The UN has no jurisdiction here, and legally binding  will be a joke for most countries. They'll be happy to put it into law, and just as happy to ignore it when auspicious or useful.

And 50k troops? Don't be silly. If you are going to go for a right a proper peace-keeping force, you'd need more like 5 million to for the UN to be able to enforce the law. The number 50k is, counting support troops, barely enough to police a single province (anywhere), let alone be a real "peace-keeping" force. That 50k, when you subtract support troops, is less than 10k on the ground: if there is serious fighting - which will happen, as no one will believe in the deterrence effect of such a UN force unless they know that they are willing to fight - that isn't enough to sustain any sort of combat operations.

Given the general quality of the troops involved in UN peace-keeping operations, unless these are highly-trained, combat-tested troops, they will be nothing more than uniformed police, and in such a role these numbers are ludicrously low. Which means that they will get higher.

Do you want the UN running your country? Given the track record, only a civil war is less attractive...

These are the kind of ideas that get people reaching for their rifles in America's talk-radio heartland. Aware of the political sensitivity of its ideas, the MGI report opts for soothing language.
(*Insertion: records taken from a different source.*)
--- src/rtl/tvip_axi_burst_addr_gen.sv ---
// Expands one AXI4 / AXI4-Lite address command into per-beat descriptors
// (address, index, last, strobe). Illegal commands produce an error pulse.
module tvip_axi_burst_addr_gen #(
  parameter int ADDR_WIDTH = 64,
  parameter int DATA_WIDTH = 32,
  parameter int ID_WIDTH   = 4,
  parameter int PROTOCOL   = 0,
  localparam int DB        = DATA_WIDTH / 8
) (
  input  logic                  aclk,
  input  logic                  areset_n,
  input  logic                  cmd_valid,
  output logic                  cmd_ready,
  input  logic [ID_WIDTH-1:0]   cmd_id,
  input  logic [ADDR_WIDTH-1:0] cmd_addr,
  input  logic [7:0]            cmd_len,
  input  logic [2:0]            cmd_size,
  input  logic [1:0]            cmd_burst,
  output logic                  beat_valid,
  input  logic                  beat_ready,
  output logic [ID_WIDTH-1:0]   beat_id,
  output logic [ADDR_WIDTH-1:0] beat_addr,
  output logic [7:0]            beat_idx,
  output logic                  beat_last,
  output logic [DB-1:0]         beat_strb,
  output logic                  err_valid,
  output logic [2:0]            err_code,
  output logic [ID_WIDTH-1:0]   err_id
);

  localparam int LOG2_DB = $clog2(DB);
  localparam logic [1:0] BURST_FIXED = 2'b00;
  localparam logic [1:0] BURST_INCR  = 2'b01;
  localparam logic [1:0] BURST_WRAP  = 2'b10;
  localparam logic [1:0] BURST_RSVD  = 2'b11;

  typedef enum logic {IDLE, BURST} state_t;

  state_t                state;
  logic [7:0]            r_len;
  logic [1:0]            r_burst;
  logic [ADDR_WIDTH-1:0] r_mask;
  logic [ADDR_WIDTH-1:0] r_span;
  logic [ADDR_WIDTH-1:0] r_lower;

  logic [7:0]            acc_len;
  logic [2:0]            acc_size;
  logic [1:0]            acc_burst;
  logic [ADDR_WIDTH-1:0] acc_mask;
  logic [ADDR_WIDTH-1:0] acc_span;
  logic [20:0]           end_off;
  logic [2:0]            acc_err;
  logic [ADDR_WIDTH-1:0] step;
  logic [ADDR_WIDTH-1:0] wrap_nxt;
  logic [ADDR_WIDTH-1:0] nxt_addr;
  logic                  cmd_fire;
  logic                  beat_fire;

  // AXI4-Lite commands are treated as a single full-width INCR beat.
  assign acc_len   = (PROTOCOL != 0) ? 8'd0 : cmd_len;
  assign acc_size  = (PROTOCOL != 0) ? 3'(LOG2_DB) : cmd_size;
  assign acc_burst = (PROTOCOL != 0) ? BURST_INCR : cmd_burst;
  assign acc_mask  = (ADDR_WIDTH'(1) << acc_size) - ADDR_WIDTH'(1);
  assign acc_span  = ADDR_WIDTH'({1'b0, acc_len} + 9'd1) << acc_size;
  assign end_off   = 21'(cmd_addr[11:0]) + 21'(acc_span)
                   - 21'(cmd_addr[11:0] & acc_mask[11:0]);

  assign cmd_ready = (state == IDLE) || (beat_valid && beat_ready && beat_last);
  assign cmd_fire  = cmd_valid && cmd_ready;
  assign beat_fire = beat_valid && beat_ready;

  always_comb begin
    acc_err = 3'd0;
    if (int'(acc_size) > LOG2_DB)
      acc_err = 3'd1;
    else if (acc_burst == BURST_RSVD)
      acc_err = 3'd5;
    else if (acc_burst == BURST_WRAP && !(acc_len inside {8'd1, 8'd3, 8'd7, 8'd15}))
      acc_err = 3'd2;
    else if (acc_burst == BURST_WRAP && (cmd_addr & acc_mask) != '0)
      acc_err = 3'd4;
    else if (acc_burst == BURST_INCR && end_off > 21'd4096)
      acc_err = 3'd3;
  end

  always_comb begin
    step     = r_mask + ADDR_WIDTH'(1);
    wrap_nxt = beat_addr + step;
    nxt_addr = beat_addr;
    case (r_burst)
      BURST_FIXED: nxt_addr = beat_addr;
      BURST_INCR:  nxt_addr = (beat_addr & ~r_mask) + step;
      BURST_WRAP:  nxt_addr = (wrap_nxt == r_lower + r_span) ? r_lower : wrap_nxt;
      default:     nxt_addr = beat_addr;
    endcase
  end

  // Lanes from the byte address up to the end of the aligned transfer slot.
  function automatic logic [DB-1:0] calc_strb(input logic [ADDR_WIDTH-1:0] a,
                                              input logic [ADDR_WIDTH-1:0] m);
    logic [ADDR_WIDTH-1:0] lo;
    logic [ADDR_WIDTH-1:0] hi;
    logic [DB-1:0]         s;
    lo = a & ADDR_WIDTH'(DB - 1);
    hi = ((a & ~m) & ADDR_WIDTH'(DB - 1)) + m;
    for (int i = 0; i < DB; i++)
      s[i] = (ADDR_WIDTH'(i) >= lo) && (ADDR_WIDTH'(i) <= hi);
    return s;
  endfunction

  always_ff @(posedge aclk or negedge areset_n) begin
    if (!areset_n) begin
      state      <= IDLE;
      r_len      <= '0;
      r_burst    <= '0;
      r_mask     <= '0;
      r_span     <= '0;
      r_lower    <= '0;
      beat_valid <= 1'b0;
      beat_id    <= '0;
      beat_addr  <= '0;
      beat_idx   <= '0;
      beat_last  <= 1'b0;
      beat_strb  <= '0;
      err_valid  <= 1'b0;
      err_code   <= '0;
      err_id     <= '0;
    end else begin
      err_valid <= 1'b0;
      if (beat_fire) begin
        if (beat_last) begin
          beat_valid <= 1'b0;
          state      <= IDLE;
        end else begin
          beat_addr <= nxt_addr;
          beat_idx  <= beat_idx + 8'd1;
          beat_last <= (beat_idx + 8'd1 == r_len);
          beat_strb <= calc_strb(nxt_addr, r_mask);
        end
      end
      // A new command can only be accepted in IDLE or on the final beat handshake.
      if (cmd_fire) begin
        if (acc_err == 3'd0) begin
          state      <= BURST;
          beat_valid <= 1'b1;
          beat_id    <= cmd_id;
          beat_addr  <= cmd_addr;
          beat_idx   <= 8'd0;
          beat_last  <= (acc_len == 8'd0);
          beat_strb  <= calc_strb(cmd_addr, acc_mask);
          r_len      <= acc_len;
          r_burst    <= acc_burst;
          r_mask     <= acc_mask;
          r_span     <= acc_span;
          r_lower    <= cmd_addr & ~(acc_span - ADDR_WIDTH'(1));
        end else begin
          err_valid <= 1'b1;
          err_code  <= acc_err;
          err_id    <= cmd_id;
        end
      end
    end
  end

endmodule
File: src/rtl/ita_issue_throttle.sv
// Issue throttle: grants push-producing issues only while output FIFO space can be reserved.
// Define ITA_THROTTLE_STATS_EN to add the saturating stall cycle counter output stall_cnt_o.
module ita_issue_throttle #(
  parameter int unsigned FifoDepth   = 14,
  parameter int unsigned PipeLatency = 10
) (
  input  logic        clk_i,
  input  logic        rst_ni,
  input  logic        start_i,
  input  logic        drain_req_i,
  input  logic        issue_req_i,
  output logic        issue_gnt_o,
  input  logic        push_i,
  input  logic        pop_i,
  output logic [7:0]  reserved_o,
  output logic        stall_o,
  output logic        drain_done_o,
`ifdef ITA_THROTTLE_STATS_EN
  output logic [31:0] stall_cnt_o,
`endif
  output logic        err_o
);

  localparam logic [7:0] DepthC = 8'(FifoDepth);

  typedef enum logic [1:0] {
    IDLE  = 2'd0,
    RUN   = 2'd1,
    DRAIN = 2'd2
  } state_e;

  state_e                 state_q, state_d;
  logic [7:0]             reserved_q, reserved_d;
  logic [PipeLatency-1:0] tok_q, tok_d;
  logic                   err_q, err_d;

  logic gnt_s;
  logic tok_out_s;
  logic start_acc_s;
  logic done_s;
  logic pop_err_s;
  logic push_err_s;

  assign gnt_s        = rst_ni & issue_req_i & (state_q == RUN) & (reserved_q < DepthC);
  assign issue_gnt_o  = gnt_s;
  assign stall_o      = rst_ni & (state_q == RUN) & issue_req_i & ~gnt_s;
  assign drain_done_o = rst_ni & done_s;
  assign reserved_o   = reserved_q;
  assign err_o        = err_q;

  // Each grant enters the token line and must emerge exactly when its push is seen.
  assign tok_out_s = tok_q[PipeLatency-1];
  if (PipeLatency == 1) begin : g_tok_single
    assign tok_d = gnt_s;
  end else begin : g_tok_multi
    assign tok_d = {tok_q[PipeLatency-2:0], gnt_s};
  end

  // Pushes are only policed outside IDLE so stragglers from a reset run are ignored.
  assign pop_err_s  = pop_i & (reserved_q == 8'd0);
  assign push_err_s = (state_q != IDLE) & (push_i ^ tok_out_s);

  // Reservation count: grant adds, pop frees, both together cancel; never below zero.
  always_comb begin
    reserved_d = reserved_q;
    if (gnt_s && !pop_i) begin
      reserved_d = reserved_q + 8'd1;
    end else if (pop_i && !gnt_s && (reserved_q != 8'd0)) begin
      reserved_d = reserved_q - 8'd1;
    end else begin
      reserved_d = reserved_q;
    end
  end

  // Run-control FSM next state; drain completes on the cycle the last reservation frees.
  always_comb begin
    state_d     = state_q;
    start_acc_s = 1'b0;
    done_s      = 1'b0;
    case (state_q)
      IDLE: begin
        if (start_i) begin
          state_d     = RUN;
          start_acc_s = 1'b1;
        end else begin
          state_d = IDLE;
        end
      end
      RUN: begin
        if (drain_req_i) begin
          state_d = DRAIN;
        end else begin
          state_d = RUN;
        end
      end
      DRAIN: begin
        if ((reserved_d == 8'd0) && !(|tok_q)) begin
          state_d = IDLE;
          done_s  = 1'b1;
        end else begin
          state_d = DRAIN;
        end
      end
      default: begin
        state_d = IDLE;
      end
    endcase
  end

  // A fresh error in the start cycle still sticks; otherwise start wipes the flag.
  assign err_d = (err_q & ~start_acc_s) | pop_err_s | push_err_s;

  // State, reservation, token line and error registers.
  always_ff @(posedge clk_i) begin
    if (!rst_ni) begin
      state_q    <= IDLE;
      reserved_q <= 8'd0;
      tok_q      <= {PipeLatency{1'b0}};
      err_q      <= 1'b0;
    end else begin
      state_q    <= state_d;
      reserved_q <= reserved_d;
      tok_q      <= tok_d;
      err_q      <= err_d;
    end
  end

`ifdef ITA_THROTTLE_STATS_EN
  logic [31:0] stall_cnt_q, stall_cnt_d;

  // Saturating count of stalled request cycles, restarted with each run.
  always_comb begin
    stall_cnt_d = stall_cnt_q;
    if (start_acc_s) begin
      stall_cnt_d = 32'd0;
    end else if (stall_o && (stall_cnt_q != 32'hFFFF_FFFF)) begin
      stall_cnt_d = stall_cnt_q + 32'd1;
    end else begin
      stall_cnt_d = stall_cnt_q;
    end
  end

  // Stall counter register.
  always_ff @(posedge clk_i) begin
    if (!rst_ni) begin
      stall_cnt_q <= 32'd0;
    end else begin
      stall_cnt_q <= stall_cnt_d;
    end
  end

  assign stall_cnt_o = stall_cnt_q;
`endif

endmodule

File: config.mk
export PLATFORM = sky130hd
export DESIGN_NAME = ita_issue_throttle
export DESIGN_NICKNAME = d
export VERILOG_FILES = /design/src/rtl/ita_issue_throttle.sv
export SDC_FILE = /design/constraint.sdc
export NUM_CORES = 1
export LEC_CHECK = 0
export BUFFER_PORTS_ARGS = -buffer_cell sky130_fd_sc_hd__buf_4
export CAP_MARGIN = 20
export CORE_MARGIN = 1
export CORE_UTILIZATION = 26
export DETAILED_ROUTE_END_ITERATION = 8
export PLACE_DENSITY_LB_ADDON = 0.08
export SLEW_MARGIN = 15
export SYNTH_ARGS = -nofsm -noshare
export SYNTH_HDL_FRONTEND = slang
export SYNTH_SLANG_ARGS = --single-unit
File: constraint.sdc
create_clock -name clk_i -period 2.35 [get_ports clk_i]
set_input_delay 0.235 -clock clk_i [delete_from_list [all_inputs] [get_ports clk_i]]
set_output_delay 0.235 -clock clk_i [all_outputs]
set_load 0.02 [all_outputs]
==> run_results.csv, run 1 <==
group,metric,value,unit
final_layout,fin_cells,229,
timing,maxSlewHeadroom,73.90,%
yosys,synth-seq-cells,21,
worst_setup_path,cp.required,2120,ps
worst_setup_path,criticalPathCategory,"register to output port",
pwr,p_int,1.246,mW
job,max_cap_viol_count,0,
worst_setup_path,end_kind,"output port",
yosys,yosysUniqueCellTypes,55,
drt,avgViaCountPerCell,4.913,
yosys,synthCells,133,
timing,skew,3.813,ps
status,outcome,"complete, but fails checks",
final_layout,antennaDiodeCount,0,
die,dieArea,5064,um2
yosys,synth_most_common_cell,"dfxtp_1",
yosys,synth_fp_nets,143,
timing,hold_ws,265.2,ps
pwr,combPwrFrac,65.0,%
final_layout,design_area,1683,um2
drt,vias,1125,
clocking,clk_pin_slew,80,ps
grt,grt_pass1_vias,1090,
pwr,power_density,1240,nW/um2
timing,fmax,0.3852,GHz
timing,slew_viol_final,0,
worst_setup_path,r2r_slack,340,ps
place,pre_cts_ws,-55.76,ps
drt,wire_per_inst,13.66,um
yosys,ys.flop_type,"dfxtp_1",
grt,antenna_found_initial,0,
clocking,cts-root-buf,"clkbuf_8",
yosys,synth-edff-count,0,
drt,dr.pass1.iters,4,
die,die_height,71.16,um
yosys,ys_async_sr_fraction,0,%
pwr,power.total,2.087,mW
drt,drt_wl_total,3127,um
pwr,p_switching,0.8415,mW
timing,finalCritPeriodShare,110.5,%
worst_setup_path,worstPathMaxFanout,6,
clocking,clock_sinks,21,
final_layout,nFillCells,460,
timing,layout_setup_ws,-245.9,ps
yosys,synth_top_area_share,33.80,%
drt,drc,0,
clocking,clockBufferDepth,2,
clocking,cts_buffers,3,
status,violations,"negative setup slack",
worst_setup_path,cp-start-kind,"register",
yosys,synth.avg_cell_area,9.351,um2
final_layout,drive_gt1_share,38.42,%
yosys,netlist_area,1244,um2
grt,grt_pass1_wl,5451,um
die,start_util,27.80,%
timing,period_needed,2596,ps
yosys,yosysTopAreaCell,"dfxtp_1",
pwr,power_frac_clock,11.7,%
die,core_area,4474,um2
place,place_inst,224,
drt,drt_iter0_drc,37,
timing,tightest_slew,391.6,ps
hold_path,hold_path_class,"primary input to register",
clocking,clock_latency,260,ps
pwr,leakage,0.7213,nW
yosys,seq_area_frac_synth,33.80,%
final_layout,area_delta_synth_final,35.31,%
grt,overflow,0,
die,row_count,24,
final_layout,layout.nets,188,
yosys,synth_area_leaders,"dfxtp_1 (34%), and2_1 (6.0%), buf_6 (3.6%), nor4_4 (3.4%), ha_1 (3.0%)",
timing,rsz0062_at_grt,"yes",
worst_setup_path,worstPathArrival,2360,ps
yosys,yosysWarningCount,0,
timing,setup_viol,1,
place,dpl.hpwl,2514,um
place,port_buffers,18,
yosys,netlist_top_cells_count,"dfxtp_1 (21), and2_1 (12), inv_1 (8)",
drt,final_antenna_net_count,0,
pwr,p_sw_share,40.31,%
grt,grt_max_degree,14,
pwr,ir_worst_vdd,433.0,uV
clocking,htree_num_levels,1,
clocking,cts_tree,"built",
die,pin_count,19,
pwr,p_seq_share,23.3,%
timing,hold_violations,0,
place,placed_cell_area,1593,um2
die,die_x,71.16,um
grt,grt_usage,13.59,%
place,gp_congestion,0.8290,
$ cat src/rtl/seg_scan_decoder.sv
// Recovers per-digit hex codes from a multiplexed, active-low 7-segment scan bus.
// Optional build macro SEG_SCAN_DECODER_STALE_EN: per-digit capture expiry after STALE_CYCLES.
module seg_scan_decoder #(
  parameter int STABLE_CYCLES = 16,
  parameter int STALE_CYCLES  = 2000000
) (
  input  logic        clk,
  input  logic        rst_n,
  input  logic [3:0]  an,
  input  logic [7:0]  seg,
  output logic [15:0] code,
  output logic [3:0]  dp,
  output logic [3:0]  valid,
  output logic [3:0]  blank,
  output logic [3:0]  unknown,
  output logic        upd
);

  typedef enum logic [1:0] {IDLE = 2'd0, SETTLE = 2'd1, HELD = 2'd2} state_t;

  localparam logic [7:0] STABLE_N = 8'(STABLE_CYCLES);

  if (STABLE_CYCLES < 2 || STABLE_CYCLES > 255 || STALE_CYCLES < 1) begin : g_param_check
    $error("seg_scan_decoder: STABLE_CYCLES must be 2..255 and STALE_CYCLES >= 1");
  end

  // Returns {hit, nibble}; nibble is 0 when the pattern is not a hex glyph.
  function automatic logic [4:0] f_glyph(input logic [6:0] g);
    case (g)
      7'h40:   f_glyph = {1'b1, 4'h0};
      7'h79:   f_glyph = {1'b1, 4'h1};
      7'h24:   f_glyph = {1'b1, 4'h2};
      7'h30:   f_glyph = {1'b1, 4'h3};
      7'h19:   f_glyph = {1'b1, 4'h4};
      7'h12:   f_glyph = {1'b1, 4'h5};
      7'h02:   f_glyph = {1'b1, 4'h6};
      7'h78:   f_glyph = {1'b1, 4'h7};
      7'h00:   f_glyph = {1'b1, 4'h8};
      7'h10:   f_glyph = {1'b1, 4'h9};
      7'h08:   f_glyph = {1'b1, 4'hA};
      7'h03:   f_glyph = {1'b1, 4'hB};
      7'h27:   f_glyph = {1'b1, 4'hC};
      7'h21:   f_glyph = {1'b1, 4'hD};
      7'h06:   f_glyph = {1'b1, 4'hE};
      7'h0E:   f_glyph = {1'b1, 4'hF};
      default: f_glyph = 5'b0_0000;
    endcase
  endfunction

  function automatic logic [7:0] f_sat_inc(input logic [7:0] c);
    f_sat_inc = (c == 8'hFF) ? c : c + 8'd1;
  endfunction

  state_t      r_state, w_state_nxt;
  logic [7:0]  r_cnt, w_cnt_nxt, w_cnt_inc;
  logic [3:0]  r_an_p0, r_an_p1;
  logic [7:0]  r_seg_p0, r_seg_p1;
  logic [15:0] r_code;
  logic [3:0]  r_dp, r_valid, r_blank, r_unknown;
  logic        r_upd;
  logic        w_commit, w_same, w_idle, w_blank, w_unknown;
  logic [4:0]  w_glyph;

  assign w_same    = ({r_an_p0, r_seg_p0} == {r_an_p1, r_seg_p1});
  assign w_idle    = &r_an_p0;
  assign w_cnt_inc = f_sat_inc(r_cnt);
  assign w_glyph   = f_glyph(r_seg_p0[6:0]);
  assign w_blank   = (r_seg_p0[6:0] == 7'h7F);
  assign w_unknown = !w_glyph[4] && !w_blank;

  always_comb begin
    w_state_nxt = r_state;
    w_cnt_nxt   = r_cnt;
    w_commit    = 1'b0;
    case (r_state)
      IDLE: begin
        w_cnt_nxt = 8'd0;
        if (!w_idle) begin
          w_state_nxt = SETTLE;
          w_cnt_nxt   = 8'd1;
        end
      end
      SETTLE: begin
        if (w_same) begin
          w_cnt_nxt = w_cnt_inc;
          if (w_cnt_inc >= STABLE_N) begin
            w_commit    = 1'b1;
            w_state_nxt = HELD;
          end
        end else if (w_idle) begin
          w_state_nxt = IDLE;
          w_cnt_nxt   = 8'd0;
        end else begin
          w_cnt_nxt = 8'd1;
        end
      end
      HELD: begin
        if (!w_same) begin
          w_state_nxt = w_idle ? IDLE : SETTLE;
          w_cnt_nxt   = w_idle ? 8'd0 : 8'd1;
        end
      end
      default: begin
        w_state_nxt = IDLE;
        w_cnt_nxt   = 8'd0;
      end
    endcase
  end

`ifdef SEG_SCAN_DECODER_STALE_EN
  localparam int TW = $clog2(STALE_CYCLES + 1);
  localparam logic [TW-1:0] STALE_MAX  = TW'(STALE_CYCLES);
  localparam logic [TW-1:0] STALE_LAST = TW'(STALE_CYCLES - 1);
  logic [TW-1:0] r_timer [4];
`endif

  // p0 holds the current sample S, p1 the sample before it
  always_ff @(posedge clk) begin
    if (!rst_n) begin
      r_state   <= IDLE;
      r_cnt     <= 8'd0;
      r_an_p0   <= 4'hF;
      r_seg_p0  <= 8'hFF;
      r_an_p1   <= 4'hF;
      r_seg_p1  <= 8'hFF;
      r_code    <= 16'h0000;
      r_dp      <= 4'h0;
      r_valid   <= 4'h0;
      r_blank   <= 4'h0;
      r_unknown <= 4'h0;
      r_upd     <= 1'b0;
`ifdef SEG_SCAN_DECODER_STALE_EN
      for (int i = 0; i < 4; i++) r_timer[i] <= '0;
`endif
    end else begin
      r_state  <= w_state_nxt;
      r_cnt    <= w_cnt_nxt;
      r_an_p0  <= an;
      r_seg_p0 <= seg;
      r_an_p1  <= r_an_p0;
      r_seg_p1 <= r_seg_p0;
      r_upd    <= w_commit;
      for (int i = 0; i < 4; i++) begin
        if (w_commit && !r_an_p0[i]) begin
          r_code[4*i +: 4] <= w_glyph[3:0];
          r_dp[i]          <= ~r_seg_p0[7];
          r_valid[i]       <= 1'b1;
          r_blank[i]       <= w_blank;
          r_unknown[i]     <= w_unknown;
`ifdef SEG_SCAN_DECODER_STALE_EN
          r_timer[i]       <= '0;
        end else begin
          if (r_timer[i] != STALE_MAX) r_timer[i] <= r_timer[i] + TW'(1);
          // Expiry keeps code and dp so the last reading stays inspectable
          if (r_timer[i] == STALE_LAST) begin
            r_valid[i]   <= 1'b0;
            r_blank[i]   <= 1'b0;
            r_unknown[i] <= 1'b0;
          end
`endif
        end
      end
    end
  end

  assign code    = r_code;
  assign dp      = r_dp;
  assign valid   = r_valid;
  assign blank   = r_blank;
  assign unknown = r_unknown;
  assign upd     = r_upd;

endmodule

$ cat config.mk
export PLATFORM = sky130hd
export DESIGN_NAME = seg_scan_decoder
export DESIGN_NICKNAME = d
export VERILOG_FILES = /design/src/rtl/seg_scan_decoder.sv
export SDC_FILE = /design/constraint.sdc
export NUM_CORES = 1
export LEC_CHECK = 0
export CELL_PAD_IN_SITES_DETAIL_PLACEMENT = 0
export CELL_PAD_IN_SITES_GLOBAL_PLACEMENT = 2
export CORE_AREA = 2 2 125 90
export CTS_CLUSTER_SIZE = 10
export DETAILED_ROUTE_END_ITERATION = 6
export DIE_AREA = 0 0 127 92
export PLACE_DENSITY = 0.74
export SLEW_MARGIN = 20
export SYNTH_ARGS = -nofsm -noshare
export SYNTH_HDL_FRONTEND = slang
export SYNTH_SLANG_ARGS = --single-unit
$ cat constraint.sdc
create_clock -name clk -period 1.92 [get_ports clk]
set_clock_uncertainty 0.1 [all_clocks]
set_input_delay 0.576 -clock clk [delete_from_list [all_inputs] [get_ports clk]]
set_output_delay 0.576 -clock clk [all_outputs]
set_load 0.02 [all_outputs]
It emphasises the need for American leadership and uses the term, "responsible sovereignty" – when calling for international co-operation – rather than the more radical-sounding phrase favoured in Europe, "shared sovereignty". It also talks about "global governance" rather than world government.

Nice try, Mr. Rachman: try to make anyone opposing this into the equivalent of that favorite boogeyman of the Europeans, a hillbilly redneck.

Responsible sovereignty? Sorry, there is no such thing. It's like "responsible breathing", not like "responsible drinking". You can't help but breath, just as states cannot help but be sovereign. It's part and parcel of what a state does. Giving up fundamental rights - the right to decide economic policy, for instance - isn't something one does to be "responsible": if anything, it is an irresponsible abdication of fundamental sovereign rights to unnamed, unelected technocrats - who make up the EU commission, after all - who, to boot, have no one that they need to be responsible to. And what would be the difference between "global governance" and world government?

There is none: making such a differentiation is nothing less than smoke and mirrors.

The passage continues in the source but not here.